The push from Duckworth comes as Democrats vow to make IVF a campaign issue as they continue to squeeze Republicans on the fallout of overturning Roe v. Wade.  


“This didn’t happen in a vacuum. What happened in Alabama, make no mistake about it, is a direct consequence of the hard right MAGA Supreme Court’s decision to overturn Roe v. Wade,” Senate Majority Leader Chuck Schumer (D-N.Y) told reporters Tuesday.  

Duckworth and Murray’s bill was first introduced in 2022 and then reintroduced last month. It would guarantee a right to IVF as it is currently practiced, no matter which state a person lives in. It has no Republican co-sponsors.  

Duckworth tried to call for unanimous consent to pass the bill in 2022, but Sen. Cindy Hyde-Smith (R-Miss.) blocked it without explanation. Under unanimous consent, any one senator can object to moving the bill forward. 

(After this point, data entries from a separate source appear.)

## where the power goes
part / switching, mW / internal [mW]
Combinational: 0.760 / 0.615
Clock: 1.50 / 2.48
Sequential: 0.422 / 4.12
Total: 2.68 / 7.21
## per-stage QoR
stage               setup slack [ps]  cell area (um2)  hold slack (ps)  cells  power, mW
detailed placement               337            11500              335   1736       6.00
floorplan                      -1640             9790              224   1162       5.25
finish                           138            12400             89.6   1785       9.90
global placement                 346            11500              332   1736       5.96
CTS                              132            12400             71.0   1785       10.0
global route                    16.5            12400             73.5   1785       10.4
--- src/rtl/skew_fetch_align.sv ---
module skew_fetch_align
  import sfa_pkg::*;
#(
  parameter int WORD_W = 16,
  parameter int ADDR_W = 24,
  parameter int INC_W  = 16,
  parameter int SKEW_W = 4
) (
  input  logic              clk,
  input  logic              rst_n,
  input  logic              step_req,
  input  logic              step_first,
  input  logic              step_last,
  output logic              step_ready,
  input  logic [7:0]        ctrl_byte,
  input  logic [1:0]        opsel,
  input  logic [INC_W-1:0]  x_inc,
  input  logic              addr_load,
  input  logic [ADDR_W-1:0] addr_in,
  output logic              rd_req,
  input  logic              rd_ack,
  input  logic [WORD_W-1:0] rd_data,
  output logic              word_valid,
  output logic [WORD_W-1:0] word_out,
  output logic [ADDR_W-1:0] src_addr
);

  localparam int BUF_W = 2 * WORD_W;

  logic              extra_flag, nofinal_flag, fetch_en;
  logic [SKEW_W-1:0] skew_raw, skew_held;
  buf_op_e           buf_op;
  logic              desc;
  logic [BUF_W-1:0]  window;

  assign extra_flag   = ctrl_byte[CTRL_EXTRA_BIT];
  assign nofinal_flag = ctrl_byte[CTRL_NOFINAL_BIT];
  assign skew_raw     = ctrl_byte[CTRL_SKEW_LSB +: SKEW_W];
  assign fetch_en     = opsel[1];

  sfa_ctrl #(
    .ADDR_W (ADDR_W),
    .INC_W  (INC_W),
    .SKEW_W (SKEW_W)
  ) u_ctrl (
    .clk        (clk),
    .rst_n      (rst_n),
    .step_req   (step_req),
    .step_first (step_first),
    .step_last  (step_last),
    .extra_in   (extra_flag),
    .nofinal_in (nofinal_flag),
    .fetch_in   (fetch_en),
    .skew_in    (skew_raw),
    .x_inc      (x_inc),
    .addr_load  (addr_load),
    .addr_in    (addr_in),
    .rd_ack     (rd_ack),
    .step_ready (step_ready),
    .rd_req     (rd_req),
    .word_valid (word_valid),
    .src_addr   (src_addr),
    .buf_op     (buf_op),
    .desc       (desc),
    .skew_q     (skew_held)
  );

  sfa_buffer #(
    .WORD_W (WORD_W)
  ) u_buf (
    .clk     (clk),
    .rst_n   (rst_n),
    .buf_op  (buf_op),
    .desc    (desc),
    .rd_data (rd_data),
    .window  (window)
  );

  sfa_skew #(
    .WORD_W (WORD_W),
    .SKEW_W (SKEW_W)
  ) u_skew (
    .window (window),
    .skew   (skew_held),
    .word   (word_out)
  );

endmodule
===== src/rtl/slot_status_regs.sv =====
module slot_status_regs
  import slot_status_pkg::*;
#(
  parameter int          ADDR_W   = 4,
  parameter int          DATA_W   = 32,
  parameter logic [31:0] ID_VALUE = 32'h0C5D_0001
) (
  input  logic              clk,
  input  logic              rstN,
  input  logic              wpIn,
  input  logic              cardIn,
  input  logic [ADDR_W-1:0] busAddr,
  input  logic              busRdEn,
  input  logic              busWrEn,
  input  logic [DATA_W-1:0] busWrData,
  output logic [DATA_W-1:0] busRdData,
  output logic              busErr,
  output logic              irqOut
);

  strobe_t strobes;
  logic    cardFlag;
  logic    unusedWrBits;

  // Only the acknowledge bit of the write data is consumed.
  assign unusedWrBits = ^busWrData;

  slot_status_ctrl #(.ADDR_W(ADDR_W)) u_ctrl (
    .busAddr (busAddr),
    .busRdEn (busRdEn),
    .busWrEn (busWrEn),
    .strobes (strobes)
  );

  slot_status_dp #(.DATA_W(DATA_W), .ID_VALUE(ID_VALUE)) u_dp (
    .clk      (clk),
    .rstN     (rstN),
    .wpIn     (wpIn),
    .cardIn   (cardIn),
    .strobes  (strobes),
    .ackBit   (busWrData[CARD_BIT]),
    .rdData   (busRdData),
    .cardFlag (cardFlag),
    .irqOut   (irqOut)
  );

  assign busErr = strobes.badAccess;

endmodule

“If you truly care about the sanctity of families, and you’re genuinely actually honestly interested in protecting IVF, then you need to show it by not blocking this bill on the floor tomorrow. It’s that simple,” Duckworth said. 

The Alabama ruling criminalized the destruction of frozen embryos under Alabama’s Wrongful Death of a Minor Act and led to multiple clinics in the state, including the state’s largest health system, pausing IVF operations for fear of legal repercussions. 

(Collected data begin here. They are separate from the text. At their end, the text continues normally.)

===== src/rtl/rdm_pkg.sv =====
package rdm_pkg;

   localparam int RDM_MIN_W = 2;
   localparam int RDM_MAX_W = 32;
   localparam int RDM_NUM_BOUNDS = 2;

   typedef enum logic {
      BOUND_LOW  = 1'b0,
      BOUND_HIGH = 1'b1
   } bound_kind_e;

endpackage


===== src/rtl/rdm_edge.sv =====
module rdm_edge (
   input  logic clk,
   input  logic rst_n,
   input  logic strobe,
   output logic rise
);

   logic strobe_q;

   always_ff @(posedge clk or negedge rst_n) begin
      if (!rst_n) strobe_q <= 1'b0;
      else        strobe_q <= strobe;
   end

   assign rise = strobe & ~strobe_q;

   // a strobe held high yields only a single rise
   p_single_rise_r6: assert property (@(posedge clk) disable iff (!rst_n)
      rise |=> !rise);

endmodule


===== src/rtl/rdm_bound.sv =====
module rdm_bound #(
   parameter int                  W    = 16,
   parameter rdm_pkg::bound_kind_e KIND = rdm_pkg::BOUND_LOW
) (
   input  logic         clk,
   input  logic         rst_n,
   input  logic         take,
   input  logic         seed,
   input  logic [W-1:0] mag,
   output logic [W-1:0] val,
   output logic [W-1:0] nxt
);

   logic [W-1:0] pick;

   generate
      if (KIND == rdm_pkg::BOUND_LOW) begin : g_low
         assign pick = (mag < val) ? mag : val;
      end else begin : g_high
         assign pick = (mag > val) ? mag : val;
      end
   endgenerate

   assign nxt = seed ? mag : pick;

   always_ff @(posedge clk or negedge rst_n) begin
      if (!rst_n)    val <= '0;
      else if (take) val <= nxt;
   end

   // a bound only moves in its own direction unless reseeded
   generate
      if (KIND == rdm_pkg::BOUND_LOW) begin : g_chk_low
         p_low_monotone_r4: assert property (@(posedge clk) disable iff (!rst_n)
            (take && !seed) |=> (val <= $past(val)));
      end else begin : g_chk_high
         p_high_monotone_r4: assert property (@(posedge clk) disable iff (!rst_n)
            (take && !seed) |=> (val >= $past(val)));
      end
   endgenerate

endmodule


===== src/rtl/rdm_fault.sv =====
module rdm_fault (
   input  logic clk,
   input  logic rst_n,
   input  logic take,
   input  logic ovr_hit,
   input  logic mis_hit,
   input  logic clear,
   output logic degrade_n
);

   logic ovr_q;
   logic mis_q;

   always_ff @(posedge clk or negedge rst_n) begin
      if (!rst_n)    ovr_q <= 1'b0;
      else if (take) ovr_q <= ovr_hit;
   end

   always_ff @(posedge clk or negedge rst_n) begin
      if (!rst_n) mis_q <= 1'b0;
      else        mis_q <= (take & mis_hit) | (mis_q & ~clear);
   end

   assign degrade_n = ~ovr_q & ~mis_q;

   // latch holds while no strobe edge arrives
   p_mis_sticky_r6: assert property (@(posedge clk) disable iff (!rst_n)
      (mis_q && !clear) |=> mis_q);

   // a strobe edge with no fresh hit releases the latch
   p_mis_clear_r7: assert property (@(posedge clk) disable iff (!rst_n)
      (clear && !(take && mis_hit)) |=> !mis_q);

   // over-range term is dropped by a healthy sample
   p_ovr_release_r3: assert property (@(posedge clk) disable iff (!rst_n)
      (take && !ovr_hit) |=> !ovr_q);

endmodule


===== src/rtl/resolver_degrade_monitor.sv =====
module resolver_degrade_monitor #(
   parameter int MAG_W = 16
) (
   input  logic             clk,
   input  logic             rst_n,
   input  logic             smp_vld,
   input  logic [MAG_W-1:0] smp_mag,
   input  logic             hold_strobe,
   input  logic [MAG_W-1:0] ovr_limit,
   input  logic [MAG_W-1:0] mis_limit,
   output logic             degrade_n,
   output logic [MAG_W-1:0] mag_min,
   output logic [MAG_W-1:0] mag_max
);

   localparam int NB = rdm_pkg::RDM_NUM_BOUNDS;
   localparam int LO = 0;
   localparam int HI = NB - 1;

   generate
      if (MAG_W < rdm_pkg::RDM_MIN_W || MAG_W > rdm_pkg::RDM_MAX_W) begin : g_bad_width
         $error("MAG_W out of supported range");
      end
   endgenerate

   logic             rise;
   logic             empty_q;
   logic             seed;
   logic [MAG_W-1:0] bnd_val [NB];
   logic [MAG_W-1:0] bnd_nxt [NB];
   logic [MAG_W-1:0] spread_nxt;
   logic             ovr_hit;
   logic             mis_hit;

   rdm_edge u_edge (
      .clk    (clk),
      .rst_n  (rst_n),
      .strobe (hold_strobe),
      .rise   (rise)
   );

   always_ff @(posedge clk or negedge rst_n) begin
      if (!rst_n)       empty_q <= 1'b1;
      else if (smp_vld) empty_q <= 1'b0;
      else if (rise)    empty_q <= 1'b1;
   end

   assign seed = empty_q | rise;

   generate
      for (genvar g = 0; g < NB; g++) begin : g_bound
         localparam rdm_pkg::bound_kind_e K =
            (g == LO) ? rdm_pkg::BOUND_LOW : rdm_pkg::BOUND_HIGH;
         rdm_bound #(
            .W    (MAG_W),
            .KIND (K)
         ) u_bound (
            .clk   (clk),
            .rst_n (rst_n),
            .take  (smp_vld),
            .seed  (seed),
            .mag   (smp_mag),
            .val   (bnd_val[g]),
            .nxt   (bnd_nxt[g])
         );
      end
   endgenerate

   assign spread_nxt = bnd_nxt[HI] - bnd_nxt[LO];
   assign mis_hit    = spread_nxt > mis_limit;
   assign ovr_hit    = smp_mag > ovr_limit;

   rdm_fault u_fault (
      .clk       (clk),
      .rst_n     (rst_n),
      .take      (smp_vld),
      .ovr_hit   (ovr_hit),
      .mis_hit   (mis_hit),
      .clear     (rise),
      .degrade_n (degrade_n)
   );

   assign mag_min = bnd_val[LO];
   assign mag_max = bnd_val[HI];

   // an over-range sample pulls the flag low on its edge
   p_ovr_flag_r2: assert property (@(posedge clk) disable iff (!rst_n)
      (smp_vld && (smp_mag > ovr_limit)) |=> !degrade_n);

   // idle cycles leave the bounds alone
   p_idle_hold_r4: assert property (@(posedge clk) disable iff (!rst_n)
      !smp_vld |=> ($stable(mag_min) && $stable(mag_max)));

   // once filled, the bounds are ordered
   p_ordered_r4: assert property (@(posedge clk) disable iff (!rst_n)
      !empty_q |-> (mag_min <= mag_max));

   // an excessive spread pulls the flag low on its edge
   p_mis_flag_r5: assert property (@(posedge clk) disable iff (!rst_n)
      (smp_vld && mis_hit) |=> !degrade_n);

   // a seeding sample loads both bounds with itself
   p_seed_equal_r8: assert property (@(posedge clk) disable iff (!rst_n)
      (smp_vld && seed) |=> (mag_min == mag_max && mag_min == $past(smp_mag)));

endmodule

After the ruling, many Republicans raced to distance themselves from it, and the GOP Senate campaign arm called on candidates to reject attempts to regulate access to the procedure.  

But a key practice in modern IVF treatments is to fertilize multiple embryos at once while only implanting one, and it is routine practice to discard nonviable or excess embryos. 

And many of the same Republicans have co-sponsored legislation that declares life begins at conception, without any exclusion for IVF. If enacted, the legislation would likely upend how IVF is practiced.  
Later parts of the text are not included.